Scenario: Unauthorized PLC Program Modification

Context: A Dragos sensor alerts on S7comm program download traffic from an IP address that is not the authorized TIA Portal engineering workstation.

Approach:

1. Capture the complete S7comm session for forensic analysis
2. Identify the source host and determine if it is compromised or rogue
3. Compare the current PLC program against the last known-good backup
4. Check if the PLC CPU mode was changed (RUN to STOP to PROGRAM)
5. If the program was modified, restore from verified backup
6. Investigate the attack chain -- how did the attacker reach the S7comm network segment
7. Implement S7comm access protection (know-how protection, access passwords) on all PLCs

Pitfalls: S7-300/400 PLCs have no cryptographic integrity protection -- any device that can reach TCP port 102 can send commands. Do not rely solely on PLC passwords as they are transmitted in cleartext in S7comm (not S7CommPlus).

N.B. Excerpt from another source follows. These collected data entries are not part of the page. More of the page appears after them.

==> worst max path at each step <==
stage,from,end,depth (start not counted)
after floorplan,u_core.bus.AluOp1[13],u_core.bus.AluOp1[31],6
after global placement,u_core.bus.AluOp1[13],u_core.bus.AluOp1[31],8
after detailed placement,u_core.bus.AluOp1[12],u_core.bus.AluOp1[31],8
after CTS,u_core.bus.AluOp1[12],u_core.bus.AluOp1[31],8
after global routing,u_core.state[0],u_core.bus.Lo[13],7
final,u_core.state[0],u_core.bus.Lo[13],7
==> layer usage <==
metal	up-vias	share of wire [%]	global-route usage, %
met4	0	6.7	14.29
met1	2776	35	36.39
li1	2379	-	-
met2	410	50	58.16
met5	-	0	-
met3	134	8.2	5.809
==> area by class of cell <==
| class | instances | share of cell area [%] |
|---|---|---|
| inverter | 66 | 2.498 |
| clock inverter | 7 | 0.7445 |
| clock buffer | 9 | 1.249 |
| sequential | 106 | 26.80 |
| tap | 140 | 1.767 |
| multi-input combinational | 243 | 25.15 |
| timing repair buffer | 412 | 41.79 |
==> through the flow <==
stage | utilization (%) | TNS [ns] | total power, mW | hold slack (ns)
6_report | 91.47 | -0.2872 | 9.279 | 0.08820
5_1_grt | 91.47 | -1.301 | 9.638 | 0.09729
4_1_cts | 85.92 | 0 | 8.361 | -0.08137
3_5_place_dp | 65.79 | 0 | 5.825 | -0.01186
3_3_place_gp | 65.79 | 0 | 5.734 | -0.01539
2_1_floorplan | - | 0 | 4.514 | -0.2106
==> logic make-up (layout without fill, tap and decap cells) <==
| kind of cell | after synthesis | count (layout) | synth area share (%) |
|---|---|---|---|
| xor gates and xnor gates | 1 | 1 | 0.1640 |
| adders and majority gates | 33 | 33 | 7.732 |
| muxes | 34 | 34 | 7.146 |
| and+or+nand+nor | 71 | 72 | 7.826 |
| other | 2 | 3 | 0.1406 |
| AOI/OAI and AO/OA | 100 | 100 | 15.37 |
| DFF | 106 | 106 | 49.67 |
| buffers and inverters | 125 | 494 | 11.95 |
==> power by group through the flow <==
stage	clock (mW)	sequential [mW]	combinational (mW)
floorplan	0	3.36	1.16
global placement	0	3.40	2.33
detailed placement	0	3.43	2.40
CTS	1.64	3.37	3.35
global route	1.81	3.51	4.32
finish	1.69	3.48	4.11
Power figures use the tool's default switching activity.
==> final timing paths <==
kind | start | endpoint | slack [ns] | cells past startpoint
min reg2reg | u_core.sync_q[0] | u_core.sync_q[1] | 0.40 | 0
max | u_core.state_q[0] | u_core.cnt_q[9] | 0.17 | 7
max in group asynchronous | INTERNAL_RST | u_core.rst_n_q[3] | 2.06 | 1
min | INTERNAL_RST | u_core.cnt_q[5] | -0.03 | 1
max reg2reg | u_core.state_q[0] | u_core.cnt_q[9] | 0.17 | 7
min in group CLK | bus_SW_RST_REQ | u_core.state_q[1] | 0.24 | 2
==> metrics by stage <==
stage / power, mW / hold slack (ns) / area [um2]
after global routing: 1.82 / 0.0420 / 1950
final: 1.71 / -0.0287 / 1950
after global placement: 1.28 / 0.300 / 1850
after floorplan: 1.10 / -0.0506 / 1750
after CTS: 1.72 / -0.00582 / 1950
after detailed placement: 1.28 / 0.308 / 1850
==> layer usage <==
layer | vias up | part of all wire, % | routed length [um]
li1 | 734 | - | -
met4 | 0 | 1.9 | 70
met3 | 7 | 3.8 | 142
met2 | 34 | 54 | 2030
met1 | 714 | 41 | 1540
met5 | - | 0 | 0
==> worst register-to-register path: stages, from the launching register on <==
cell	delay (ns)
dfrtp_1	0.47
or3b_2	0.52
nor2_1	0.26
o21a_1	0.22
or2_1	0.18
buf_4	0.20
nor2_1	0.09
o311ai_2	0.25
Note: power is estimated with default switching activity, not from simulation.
==> config.mk <==
export PLATFORM = sky130hd
export DESIGN_NAME = alu_ctrl_issue_flat
export DESIGN_NICKNAME = d
export VERILOG_FILES = /design/src/rtl/alu_ctrl_issue_if.sv /design/src/rtl/alu_ctrl_issue.sv /design/src/flat_wrapper.sv
export SDC_FILE = /design/constraint.sdc
export NUM_CORES = 1
export LEC_CHECK = 0
export ABC_AREA = 1
export BUFFER_PORTS_ARGS = -buffer_cell sky130_fd_sc_hd__clkbuf_2
export CORE_MARGIN = 1
export CORE_UTILIZATION = 55
export DETAILED_ROUTE_END_ITERATION = 12
export PLACE_DENSITY = 0.79
export SLEW_MARGIN = 20
export SYNTH_ARGS = -nofsm -noshare
export SYNTH_HDL_FRONTEND = slang
export SYNTH_SLANG_ARGS = --single-unit
==> constraint.sdc <==
create_clock -name clk -period 6.3 [get_ports clk]
set_input_delay 0.63 -clock clk [delete_from_list [all_inputs] [get_ports clk]]
set_output_delay 0.63 -clock clk [all_outputs]
set_load 0.005 [all_outputs]
<file path="src/rtl/eth_udp_defs.sv">
// Shared constants, state encoding and byte helper for the GMII/UDP receive
// and transmit paths.
package eth_udp_defs;

    localparam logic [7:0]  PREAMBLE_BYTE = 8'h55;
    localparam logic [7:0]  SFD_BYTE      = 8'hd5;
    localparam logic [15:0] ETH_TYPE_IPV4 = 16'h0800;
    localparam logic [7:0]  IP_VER_IHL    = 8'h45;
    localparam logic [7:0]  IP_PROTO_UDP  = 8'h11;

    localparam logic [31:0] CRC_INIT      = 32'hffffffff;
    localparam logic [31:0] CRC_RESIDUE   = 32'hc704dd7b;

    localparam logic [4:0]  ETH_HDR_LEN   = 5'd14;
    localparam logic [4:0]  IP_HDR_LEN    = 5'd20;
    localparam logic [4:0]  UDP_HDR_LEN   = 5'd8;
    localparam logic [4:0]  PREAMBLE_MAX  = 5'd7;

    typedef enum logic [3:0] {
        WAIT_IDLE,
        IDLE,
        PREAMBLE,
        ETH_HDR,
        IP_HDR,
        UDP_HDR,
        PAYLOAD,
        TAIL,
        DROP
    } rx_state_t;

    // Byte idx counted from the most significant end of a 48-bit field.
    function automatic logic [7:0] msb_byte(input logic [47:0] v, input logic [2:0] idx);
        logic [47:0] t;
        t = v << {idx, 3'b000};
        return t[47:40];
    endfunction

endpackage

</file>
<file path="src/rtl/crc32_d8.sv">
// Byte-parallel Ethernet CRC-32. Data bits enter LSB first into an MSB-first
// register, so the register is the bit-reverse of the usual reflected form.
module crc32_d8
    import eth_udp_defs::*;
(
    input  logic        clk,
    input  logic        rst,
    input  logic        init,
    input  logic        en,
    input  logic [7:0]  data,
    output logic [31:0] crc
);

    function automatic logic [31:0] crc_next(input logic [31:0] c, input logic [7:0] d);
        logic [31:0] r;
        r = c;
        for (int i = 0; i < 8; i++) begin
            if (r[31] ^ d[i]) r = {r[30:0], 1'b0} ^ 32'h04c11db7;
            else              r = {r[30:0], 1'b0};
        end
        return r;
    endfunction

    always_ff @(posedge clk or posedge rst) begin
        if (rst)       crc <= CRC_INIT;
        else if (init) crc <= CRC_INIT;
        else if (en)   crc <= crc_next(crc, data);
    end

endmodule

</file>
<file path="src/rtl/eth_udp_rx_gmii.sv">
// GMII receive path: strips preamble/Ethernet/IPv4/UDP headers, filters on
// local MAC/IP/port and streams the UDP payload with a CRC-checked done pulse.
module eth_udp_rx_gmii
    import eth_udp_defs::*;
#(
    parameter logic [47:0] LOCAL_MAC  = 48'h000a3501fec0,
    parameter logic [31:0] LOCAL_IP   = 32'hc0a80002,
    parameter logic [15:0] LOCAL_PORT = 16'd5000
) (
    input  logic        clk,
    input  logic        rst,
    input  logic        gmii_rx_dv,
    input  logic [7:0]  gmii_rx_data,
    output logic        rx_data_valid,
    output logic [7:0]  rx_data,
    output logic        rx_sop,
    output logic        rx_eop,
    output logic [15:0] rx_byte_num,
    output logic [31:0] rx_src_ip,
    output logic [15:0] rx_src_port,
    output logic        rx_done,
    output logic        rx_err
);

    rx_state_t   state, state_next;
    logic [4:0]  cnt;
    logic [15:0] pay_cnt;
    logic        mac_ok, bc_ok, mac_hit, bc_hit;
    logic [31:0] ip_sh;
    logic [15:0] port_sh, len_sh, udp_len;
    logic [7:0]  mac_byte, ip_byte, port_byte;
    logic        pay_last, crc_init, crc_en;
    logic [31:0] crc;

    assign mac_byte  = msb_byte(LOCAL_MAC, cnt[2:0]);
    assign ip_byte   = msb_byte({LOCAL_IP, 16'h0000}, {1'b0, cnt[1:0]});
    assign port_byte = msb_byte({LOCAL_PORT, 32'h0000_0000}, {2'b00, cnt[0]});

    // Unicast and broadcast matches are tracked separately so a mixed address fails.
    assign mac_hit  = (cnt == 5'd0 || mac_ok) && gmii_rx_data == mac_byte;
    assign bc_hit   = (cnt == 5'd0 || bc_ok)  && gmii_rx_data == 8'hff;
    assign udp_len  = {len_sh[7:0], gmii_rx_data};
    assign pay_last = pay_cnt == rx_byte_num - 16'd1;

    assign crc_init = state == PREAMBLE && gmii_rx_dv && gmii_rx_data == SFD_BYTE;
    assign crc_en   = gmii_rx_dv && (state inside {ETH_HDR, IP_HDR, UDP_HDR, PAYLOAD, TAIL});

    crc32_d8 u_crc (
        .clk  (clk),
        .rst  (rst),
        .init (crc_init),
        .en   (crc_en),
        .data (gmii_rx_data),
        .crc  (crc)
    );

    always_ff @(posedge clk or posedge rst) begin
        if (rst) state <= WAIT_IDLE;
        else     state <= state_next;
    end

    always_comb begin
        state_next = state;
        case (state)
            WAIT_IDLE: if (!gmii_rx_dv) state_next = IDLE;
            IDLE: begin
                if (gmii_rx_dv)
                    state_next = (gmii_rx_data == PREAMBLE_BYTE) ? PREAMBLE : DROP;
            end
            PREAMBLE: begin
                if (!gmii_rx_dv)                      state_next = IDLE;
                else if (gmii_rx_data == SFD_BYTE)    state_next = ETH_HDR;
                else if (gmii_rx_data != PREAMBLE_BYTE || cnt >= PREAMBLE_MAX)
                                                      state_next = DROP;
            end
            ETH_HDR: begin
                if (!gmii_rx_dv)
                    state_next = IDLE;
                else if ((cnt < 5'd6 && !mac_hit && !bc_hit) ||
                         (cnt == 5'd12 && gmii_rx_data != ETH_TYPE_IPV4[15:8]) ||
                         (cnt == 5'd13 && gmii_rx_data != ETH_TYPE_IPV4[7:0]))
                    state_next = DROP;
                else if (cnt == ETH_HDR_LEN - 5'd1)
                    state_next = IP_HDR;
            end
            IP_HDR: begin
                if (!gmii_rx_dv)
                    state_next = IDLE;
                else if ((cnt == 5'd0 && gmii_rx_data != IP_VER_IHL) ||
                         (cnt == 5'd9 && gmii_rx_data != IP_PROTO_UDP) ||
                         (cnt >= 5'd16 && gmii_rx_data != ip_byte))
                    state_next = DROP;
                else if (cnt == IP_HDR_LEN - 5'd1)
                    state_next = UDP_HDR;
            end
            UDP_HDR: begin
                if (!gmii_rx_dv)
                    state_next = IDLE;
                else if (((cnt == 5'd2 || cnt == 5'd3) && gmii_rx_data != port_byte) ||
                         (cnt == 5'd5 && udp_len < 16'd8))
                    state_next = DROP;
                else if (cnt == UDP_HDR_LEN - 5'd1)
                    state_next = (len_sh > 16'd8) ? PAYLOAD : TAIL;
            end
            PAYLOAD: begin
                if (!gmii_rx_dv)   state_next = IDLE;
                else if (pay_last) state_next = TAIL;
            end
            TAIL:    if (!gmii_rx_dv) state_next = IDLE;
            DROP:    if (!gmii_rx_dv) state_next = IDLE;
            default: state_next = WAIT_IDLE;
        endcase
    end

    always_ff @(posedge clk or posedge rst) begin
        if (rst) begin
            cnt           <= '0;
            pay_cnt       <= '0;
            mac_ok        <= 1'b0;
            bc_ok         <= 1'b0;
            ip_sh         <= '0;
            port_sh       <= '0;
            len_sh        <= '0;
            rx_data_valid <= 1'b0;
            rx_data       <= '0;
            rx_sop        <= 1'b0;
            rx_eop        <= 1'b0;
            rx_byte_num   <= '0;
            rx_src_ip     <= '0;
            rx_src_port   <= '0;
            rx_done       <= 1'b0;
            rx_err        <= 1'b0;
        end else begin
            rx_data_valid <= 1'b0;
            rx_sop        <= 1'b0;
            rx_eop        <= 1'b0;
            rx_done       <= 1'b0;
            rx_err        <= 1'b0;

            // IDLE->PREAMBLE has already consumed the first 0x55.
            if (state_next != state)
                cnt <= (state_next == PREAMBLE) ? 5'd1 : 5'd0;
            else if (state inside {PREAMBLE, ETH_HDR, IP_HDR, UDP_HDR})
                cnt <= cnt + 5'd1;

            case (state)
                ETH_HDR: begin
                    if (gmii_rx_dv && cnt < 5'd6) begin
                        mac_ok <= mac_hit;
                        bc_ok  <= bc_hit;
                    end
                end
                IP_HDR: begin
                    if (gmii_rx_dv && cnt >= 5'd12 && cnt <= 5'd15)
                        ip_sh <= {ip_sh[23:0], gmii_rx_data};
                end
                UDP_HDR: begin
                    if (gmii_rx_dv) begin
                        if (cnt <= 5'd1)
                            port_sh <= {port_sh[7:0], gmii_rx_data};
                        if (cnt == 5'd4 || cnt == 5'd5)
                            len_sh <= {len_sh[7:0], gmii_rx_data};
                        if (cnt == UDP_HDR_LEN - 5'd1) begin
                            rx_src_ip   <= ip_sh;
                            rx_src_port <= port_sh;
                            rx_byte_num <= len_sh - 16'd8;
                            pay_cnt     <= '0;
                        end
                    end
                end
                PAYLOAD: begin
                    if (gmii_rx_dv) begin
                        rx_data_valid <= 1'b1;
                        rx_data       <= gmii_rx_data;
                        rx_sop        <= pay_cnt == 16'd0;
                        rx_eop        <= pay_last;
                        pay_cnt       <= pay_cnt + 16'd1;
                    end else begin
                        rx_done <= 1'b1;
                        rx_err  <= 1'b1;
                    end
                end
                TAIL: begin
                    if (!gmii_rx_dv) begin
                        rx_done <= 1'b1;
                        rx_err  <= crc != CRC_RESIDUE;
                    end
                end
                default: ;
            endcase
        end
    end

endmodule
</file>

Network segmentation is the primary defense.

Output Format

S7COMM SECURITY ANALYSIS REPORT
===================================
Date: YYYY-MM-DD
Scope: [Network segments analyzed]

SESSION INVENTORY:
  Engineering stations: [count and IPs]
  PLCs communicating: [count and IPs]
  Unauthorized sources: [count]

CRITICAL FINDINGS:
  CPU Stop commands: [count]
  Program downloads: [count from unauthorized sources]
  Replay attack potential: [assessment]

VULNERABILITY ASSESSMENT:
  S7-300/400 (no integrity): [count of affected PLCs]
  S7-1200/1500 (S7CommPlus): [firmware assessment]
  Known CVEs applicable: [list]

RECOMMENDATIONS:
  1. [Highest priority remediation]
  2. [Network segmentation improvement]
  3. [Monitoring enhancement]